<file path="config.mk">
export PLATFORM = sky130hd
export DESIGN_NAME = pic_top
export DESIGN_NICKNAME = d
export VERILOG_FILES = /design/src/rtl/pic_bus_pkg.sv /design/src/rtl/pic_irq_pkg.sv /design/src/rtl/pic_edge_capture.sv /design/src/rtl/pic_irq_output.sv /design/src/rtl/pic_prio_encoder.sv /design/src/rtl/pic_regfile.sv /design/src/rtl/pic_top.sv
export SDC_FILE = /design/constraint.sdc
export NUM_CORES = 2
export LEC_CHECK = 0
export BUFFER_PORTS_ARGS = -buffer_cell sky130_fd_sc_hd__buf_2
export CAP_MARGIN = 20
export CORE_ASPECT_RATIO = 1.75
export CORE_MARGIN = 2
export CORE_UTILIZATION = 55
export CTS_CLUSTER_SIZE = 30
export DETAILED_ROUTE_END_ITERATION = 7
export GPL_ROUTABILITY_DRIVEN = 0
export HOLD_SLACK_MARGIN = 0.06
export PLACE_DENSITY = 0.73
export SYNTH_ARGS = -nofsm -noshare
export SYNTH_HDL_FRONTEND = slang
export SYNTH_SLANG_ARGS = --single-unit
</file>
<file path="constraint.sdc">
create_clock -name clk -period 4.25 [get_ports clk]
set_input_delay 1.0625 -clock clk [delete_from_list [all_inputs] [get_ports clk]]
set_output_delay 1.0625 -clock clk [all_outputs]
set_load 0.03 [all_outputs]
</file>
<file path="src/rtl/pic_bus_pkg.sv">
`default_nettype none

package pic_bus_pkg;

	// ====================================================================
	// register port types
	// ====================================================================

	typedef logic [31:0] pic_addr_t;
	typedef logic [31:0] pic_data_t;

	// word offset within the page, byte address bits 7..2
	typedef logic [5:0] reg_offs_t;

	// one register request, valid while the strobe is high
	typedef struct packed {
		logic      we;
		pic_addr_t addr;
		pic_data_t wdata;
	} bus_req_t;

	// ====================================================================
	// word offsets
	// ====================================================================

	localparam reg_offs_t REG_CAUSE       = 6'd0;
	localparam reg_offs_t REG_ENABLE      = 6'd1;
	localparam reg_offs_t REG_DISABLE_NUM = 6'd2;
	localparam reg_offs_t REG_ENABLE_NUM  = 6'd3;
	localparam reg_offs_t REG_EDGE_SEL    = 6'd4;
	localparam reg_offs_t REG_CLEAR_EDGE  = 6'd5;
	localparam reg_offs_t REG_TRIGGER     = 6'd6;
	// offsets 32..63 hold the per-line control words

endpackage

`default_nettype wire

</file>
<file path="src/rtl/pic_irq_pkg.sv">
`default_nettype none

package pic_irq_pkg;

	// ====================================================================
	// interrupt line types
	// ====================================================================

	// line number, 0 is the non-maskable line
	typedef logic [4:0] irq_id_t;

	// priority level presented to the processor, 0 means no request
	typedef logic [3:0] irq_level_t;

	// cause code handed to the processor with the level
	typedef logic [7:0] irq_cause_t;

	// per-line control word
	// level above cause so the packed value matches register bits 11..0
	typedef struct packed {
		irq_level_t level;
		irq_cause_t cause;
	} irq_ctrl_t;

	// ====================================================================
	// reset defaults
	// ====================================================================

	localparam irq_ctrl_t CTRL_RESET = '{level: 4'd8, cause: 8'd0};

	// every line starts in edge mode
	localparam logic [31:0] EDGE_SEL_RESET = 32'hFFFF_FFFF;

endpackage

`default_nettype wire

</file>
<file path="src/rtl/pic_edge_capture.sv">
`default_nettype none

module pic_edge_capture #(
	parameter int unsigned NUM_IRQ = 32
) (
	input wire clk,
	input wire rst_i,
	input wire [NUM_IRQ-1:0] irq_lines_i,
	input wire [NUM_IRQ-1:0] edge_sel_i,
	input wire [NUM_IRQ-1:0] clear_edge_i,
	input wire [NUM_IRQ-1:0] trigger_i,
	output logic [NUM_IRQ-1:0] pending_o
);
	// previous sample of each line
	logic [NUM_IRQ-1:0] prev_q;
	// edge latch per line
	logic [NUM_IRQ-1:0] latch_q;
	logic [NUM_IRQ-1:0] latch_d;
	logic [NUM_IRQ-1:0] pend_d;

	// rising edge or software trigger sets the latch
	// a clear in the same cycle wins
	assign latch_d = (latch_q | (irq_lines_i & ~prev_q) | trigger_i) & ~clear_edge_i;

	// edge lines use the updated latch so a new edge is pending at once
	// level lines pass the sample straight through
	assign pend_d = (edge_sel_i & latch_d) | (~edge_sel_i & irq_lines_i);

	always_ff @(posedge clk)
	begin
		if (rst_i)
		begin
			prev_q <= '0;
			latch_q <= '0;
			pending_o <= '0;
		end
		else
		begin
			prev_q <= irq_lines_i;
			latch_q <= latch_d;
			// line 0 is the nmi and never goes to the encoder
			pending_o <= {pend_d[NUM_IRQ-1:1], 1'b0};
		end
	end

endmodule

`default_nettype wire

</file>
<file path="src/rtl/pic_irq_output.sv">
`default_nettype none

module pic_irq_output #(
	parameter int unsigned NUM_IRQ = 32
) (
	input wire clk,
	input wire rst_i,
	input wire pic_irq_pkg::irq_id_t cur_id_i,
	input wire [NUM_IRQ-1:0] enable_i,
	input wire pic_irq_pkg::irq_ctrl_t [NUM_IRQ-1:0] ctrl_i,
	input wire nmi_i,
	output pic_irq_pkg::irq_level_t irq_level_o,
	output pic_irq_pkg::irq_cause_t irq_cause_o,
	output logic nmi_o
);
	import pic_irq_pkg::*;

	// control word and enable bit of the encoded line
	irq_ctrl_t sel_ctrl;
	logic sel_en;

	assign sel_ctrl = ctrl_i[cur_id_i];
	assign sel_en = enable_i[cur_id_i];

	always_ff @(posedge clk)
	begin
		if (rst_i)
		begin
			irq_level_o <= '0;
			irq_cause_o <= '0;
			nmi_o <= 1'b0;
		end
		else
		begin
			if (cur_id_i == '0)
			begin
				// no maskable request
				irq_level_o <= '0;
				irq_cause_o <= '0;
			end
			else
			begin
				// disabled line still shows its cause, level drops to 0
				irq_level_o <= sel_en ? sel_ctrl.level : '0;
				irq_cause_o <= sel_ctrl.cause;
			end
			// enable bit 0 gates the nmi
			nmi_o <= nmi_i & enable_i[0];
		end
	end

endmodule

`default_nettype wire

</file>
<file path="src/rtl/pic_prio_encoder.sv">
`default_nettype none

module pic_prio_encoder #(
	parameter int unsigned NUM_IRQ = 32
) (
	input wire clk,
	input wire rst_i,
	input wire [NUM_IRQ-1:0] pending_i,
	output pic_irq_pkg::irq_id_t cur_id_o
);
	import pic_irq_pkg::*;

	// highest pending line number, 0 when nothing pending
	irq_id_t top_id;

	// ====================================================================
	// priority encode
	// ====================================================================

	// ascending scan, the last hit is the highest line
	// bit 0 is skipped since the nmi is handled apart
	always_comb
	begin
		top_id = '0;
		for (int n = 1; n < NUM_IRQ; n++)
		begin
			if (pending_i[n])
				top_id = irq_id_t'(n);
		end
	end

	// register the result, stage 2 of the request path
	always_ff @(posedge clk)
	begin
		if (rst_i)
			cur_id_o <= '0;
		else
			cur_id_o <= top_id;
	end

endmodule

`default_nettype wire

</file>
<file path="src/rtl/pic_regfile.sv">
`default_nettype none

module pic_regfile #(
	parameter int unsigned NUM_IRQ = 32,
	parameter logic [31:0] BASE_ADDR = 32'hFF95_0000
) (
	input wire clk,
	input wire rst_i,
	input wire req_i,
	input wire pic_bus_pkg::bus_req_t req_data_i,
	input wire pic_irq_pkg::irq_id_t cur_id_i,
	output pic_bus_pkg::pic_data_t rdata_o,
	output logic rvalid_o,
	output logic [NUM_IRQ-1:0] enable_o,
	output logic [NUM_IRQ-1:0] edge_sel_o,
	output logic [NUM_IRQ-1:0] clear_edge_o,
	output logic [NUM_IRQ-1:0] trigger_o,
	output pic_irq_pkg::irq_ctrl_t [NUM_IRQ-1:0] ctrl_o
);
	import pic_bus_pkg::*;
	import pic_irq_pkg::*;

	logic page_hit;
	logic wr_hit;
	logic rd_hit;
	reg_offs_t offs;
	// line addressed by a control word offset
	irq_id_t ctrl_line;
	// line named in write data bits 4..0
	irq_id_t data_line;
	logic ctrl_ok;
	logic data_ok;

	logic [NUM_IRQ-1:0] enable_q;
	logic [NUM_IRQ-1:0] edge_sel_q;
	irq_ctrl_t [NUM_IRQ-1:0] ctrl_q;

	// ====================================================================
	// request decode
	// ====================================================================

	// only the 4 KB page of BASE_ADDR answers
	assign page_hit = req_i && (req_data_i.addr[31:12] == BASE_ADDR[31:12]);
	assign wr_hit = page_hit && req_data_i.we;
	assign rd_hit = page_hit && !req_data_i.we;
	assign offs = req_data_i.addr[7:2];
	assign ctrl_line = req_data_i.addr[6:2];
	assign data_line = req_data_i.wdata[4:0];
	// lines above NUM_IRQ-1 do not exist
	assign ctrl_ok = 32'(ctrl_line) < NUM_IRQ;
	assign data_ok = 32'(data_line) < NUM_IRQ;

	// ====================================================================
	// register writes
	// ====================================================================

	always_ff @(posedge clk)
	begin
		if (rst_i)
		begin
			enable_q <= '0;
			edge_sel_q <= EDGE_SEL_RESET[NUM_IRQ-1:0];
			ctrl_q <= {NUM_IRQ{CTRL_RESET}};
			clear_edge_o <= '0;
			trigger_o <= '0;
		end
		else
		begin
			// clear and trigger are one-cycle pulses
			clear_edge_o <= '0;
			trigger_o <= '0;
			if (wr_hit && offs[5])
			begin
				// control word also carries the enable and edge-select bits
				if (ctrl_ok)
				begin
					ctrl_q[ctrl_line] <= req_data_i.wdata[11:0];
					enable_q[ctrl_line] <= req_data_i.wdata[16];
					edge_sel_q[ctrl_line] <= req_data_i.wdata[17];
				end
			end
			else if (wr_hit)
			begin
				case (offs)
				REG_ENABLE: enable_q <= req_data_i.wdata[NUM_IRQ-1:0];
				REG_DISABLE_NUM, REG_ENABLE_NUM:
					if (data_ok)
						enable_q[data_line] <= (offs == REG_ENABLE_NUM);
				REG_EDGE_SEL: edge_sel_q <= req_data_i.wdata[NUM_IRQ-1:0];
				REG_CLEAR_EDGE:
					if (data_ok)
						clear_edge_o[data_line] <= 1'b1;
				REG_TRIGGER:
					if (data_ok)
						trigger_o[data_line] <= 1'b1;
				// cause register is read only, other offsets unused
				default: ;
				endcase
			end
		end
	end

	// ====================================================================
	// register reads, data valid the cycle after the request
	// ====================================================================

	always_ff @(posedge clk)
	begin
		if (rst_i)
			rvalid_o <= 1'b0;
		else
			rvalid_o <= rd_hit;
	end

	always_ff @(posedge clk)
	begin
		if (rd_hit && offs[5])
		begin
			// same layout as the control word write
			rdata_o <= '0;
			if (ctrl_ok)
			begin
				rdata_o[11:0] <= ctrl_q[ctrl_line];
				rdata_o[16] <= enable_q[ctrl_line];
				rdata_o[17] <= edge_sel_q[ctrl_line];
			end
		end
		else if (rd_hit)
		begin
			case (offs)
			REG_CAUSE:
				rdata_o <= (cur_id_i == '0) ? '0 : pic_data_t'(ctrl_q[cur_id_i].cause);
			REG_EDGE_SEL: rdata_o <= pic_data_t'(edge_sel_q);
			default: rdata_o <= pic_data_t'(enable_q);
			endcase
		end
	end

	assign enable_o = enable_q;
	assign edge_sel_o = edge_sel_q;
	assign ctrl_o = ctrl_q;

endmodule

`default_nettype wire

</file>
<file path="src/rtl/pic_top.sv">
`default_nettype none

module pic_top #(
	parameter int unsigned NUM_IRQ = 32,
	parameter logic [31:0] BASE_ADDR = 32'hFF95_0000
) (
	input wire clk,
	input wire rst_i,
	input wire req_i,
	input wire pic_bus_pkg::bus_req_t req_data_i,
	output pic_bus_pkg::pic_data_t rdata_o,
	output logic rvalid_o,
	input wire [NUM_IRQ-1:0] irq_lines_i,
	input wire nmi_i,
	output pic_irq_pkg::irq_level_t irq_level_o,
	output pic_irq_pkg::irq_cause_t irq_cause_o,
	output logic nmi_o
);
	import pic_irq_pkg::*;

	// configuration from the register block
	logic [NUM_IRQ-1:0] enable;
	logic [NUM_IRQ-1:0] edge_sel;
	logic [NUM_IRQ-1:0] clear_edge;
	logic [NUM_IRQ-1:0] trigger;
	irq_ctrl_t [NUM_IRQ-1:0] ctrl;

	// pipeline between the stages
	logic [NUM_IRQ-1:0] pending;
	irq_id_t cur_id;

	// ====================================================================
	// register block beside the pipeline
	// ====================================================================

	pic_regfile #(
		.NUM_IRQ(NUM_IRQ),
		.BASE_ADDR(BASE_ADDR)
	) u_regfile (
		.clk(clk),
		.rst_i(rst_i),
		.req_i(req_i),
		.req_data_i(req_data_i),
		.cur_id_i(cur_id),
		.rdata_o(rdata_o),
		.rvalid_o(rvalid_o),
		.enable_o(enable),
		.edge_sel_o(edge_sel),
		.clear_edge_o(clear_edge),
		.trigger_o(trigger),
		.ctrl_o(ctrl)
	);

	// ====================================================================
	// request path, capture then encode then output
	// ====================================================================

	pic_edge_capture #(
		.NUM_IRQ(NUM_IRQ)
	) u_capture (
		.clk(clk),
		.rst_i(rst_i),
		.irq_lines_i(irq_lines_i),
		.edge_sel_i(edge_sel),
		.clear_edge_i(clear_edge),
		.trigger_i(trigger),
		.pending_o(pending)
	);

	pic_prio_encoder #(
		.NUM_IRQ(NUM_IRQ)
	) u_encoder (
		.clk(clk),
		.rst_i(rst_i),
		.pending_i(pending),
		.cur_id_o(cur_id)
	);

	pic_irq_output #(
		.NUM_IRQ(NUM_IRQ)
	) u_output (
		.clk(clk),
		.rst_i(rst_i),
		.cur_id_i(cur_id),
		.enable_i(enable),
		.ctrl_i(ctrl),
		.nmi_i(nmi_i),
		.irq_level_o(irq_level_o),
		.irq_cause_o(irq_cause_o),
		.nmi_o(nmi_o)
	);

endmodule

`default_nettype wire

</file>
Word-level counts from Yosys, hierarchy flattened:

Cells that the tools add are included.

* reduce and logical (&&, ||, !) cells: 21
* order comparisons: 5
* bitwise logic cells: 15
* muxes and demuxes: 61
* eq/ne operators: 7

Operators with widths (number)
* $bwmux W384: 1
* $mux W32: 5
* $and A32 B32 Y32: 4
* $pmux W32 S2: 2
* $bmux W12 S5: 2
* $bwmux W32: 3
* $not A32 Y32: 3
* $or A32 B32 Y32: 3
* $mux W5: 16
* $demux W12 S5: 1
* $mux W12: 3
* $mux W18: 2
* $mux W4: 8
* $eq A20 B20 Y1 const B: 1
* $eq A6 B3 Y1 const B: 3
* $lt A5 B6 Y1 const B: 3
* $bmux W1 S5: 3
* $eq A6 B2 Y1 const B: 2
* $mux W3: 4
* $demux W1 S5: 2
* $ge A5 B1 Y1 const B: 2
* $mux W8: 1
* $reduce_or A4 Y1: 2
* $logic_and A1 B1 Y1: 7
* 13 further kinds: 26

* output and inout bits: 46
* logic and storage cells: 187
* bits of input ports: 101
* bits in registers: 658

Longest topological paths before layout:

* depth in word-level cells: 31
* mapped depth: 10

Cells and area by module:

From an unflattened synthesis, not the netlist that was laid out.

* cells, all modules: 3805
* area, all modules: 34122.7 um^2

By module, submodules not included
* pic_regfile: area each 26600.5 um^2, sequential area each 11050.6 um^2, cells an instance 3070, instances 1
* pic_irq_output: area each 3853.7 um^2, sequential area each 260.2 um^2, cells an instance 348, instances 1
* pic_edge_capture: area each 3246.9 um^2, sequential area each 1861.8 um^2, cells an instance 322, instances 1
* pic_prio_encoder: area each 421.7 um^2, sequential area each 100.1 um^2, cells an instance 65, instances 1

Worst setup path before layout:

No wires, ideal clock.

* kind: input port to flip-flop
* start: input port req_data_i[34] in the netlist's numbering
* end: register u_regfile.rdata_o[17], data pin
* library setup time: 0.270 ns
* setup slack: 0.820 ns
* data arrival time: 3.160 ns
* data required time: 3.980 ns
* stages: 7
* cell sequence: buf_2 clkbuf_1 clkbuf_1 mux4_2 mux4_2 o22ai_1 nor3_1

* cells in the longest elaborated chain, start to end: 4

RTL lines
* from (decl): line pic_top.sv:10 `input wire pic_bus_pkg::bus_req_t req_data_i,`
* parallel branches: the longest is 3 deep, another holds $bmux W1 S5
* $mux W18 *: line pic_regfile.sv:117 `if (rd_hit && offs[5])`
* to (signal assigned): line pic_regfile.sv:132 `rdata_o <= (cur_id_i == '0) ? '0 : pic_data_t'(ctrl_q[cur_id_i].cause);`
* to (signal assigned): line pic_regfile.sv:133 `REG_EDGE_SEL: rdata_o <= pic_data_t'(edge_sel_q);`
* to (signal assigned): line pic_regfile.sv:134 `default: rdata_o <= pic_data_t'(enable_q);`
* to (decl): line pic_regfile.sv:12 `output pic_bus_pkg::pic_data_t rdata_o,`

Every way passes the cells marked *. The select of a mux whose other input is x is not followed.
A chain may end at the register's enable or synchronous reset.

Worst setup path in the final report:

* start: input port req_data_i[35] in the netlist's numbering
* end: register u_regfile.enable_q[30] (netlist: u_regfile.enable_o[30])

* cells in the longest elaborated chain, start to end: 6

RTL lines
* $lt A5 B6 Y1 (not written as such) or $ge A5 B1 Y1 (tied branches): line pic_regfile.sv:78 `enable_q[ctrl_line] <= req_data_i.wdata[16];`
* $logic_and A1 B1 Y1 (not written as such): line pic_regfile.sv:78
* $mux W1 (not written as such): line pic_regfile.sv:78
* $demux W1 S5
* $bwmux W32: line pic_regfile.sv:78
* $mux W32: line pic_regfile.sv:72 `if (wr_hit && offs[5])`
* to (signal, indexed assignment): line pic_regfile.sv:78
* to (signal assigned): line pic_regfile.sv:85 `REG_ENABLE: enable_q <= req_data_i.wdata[NUM_IRQ-1:0];`
* to (signal, indexed assignment): line pic_regfile.sv:88 `enable_q[data_line] <= (offs == REG_ENABLE_NUM);`
* to (decl): line pic_regfile.sv:34 `logic [NUM_IRQ-1:0] enable_q;`

Several ways; a longest one is shown, not always the timed one. The select of a mux whose other input is x is not followed.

(TASK DETAILS): How many lines in the records include "request"? Answer with the number alone.

(WRITTEN ANSWER): 7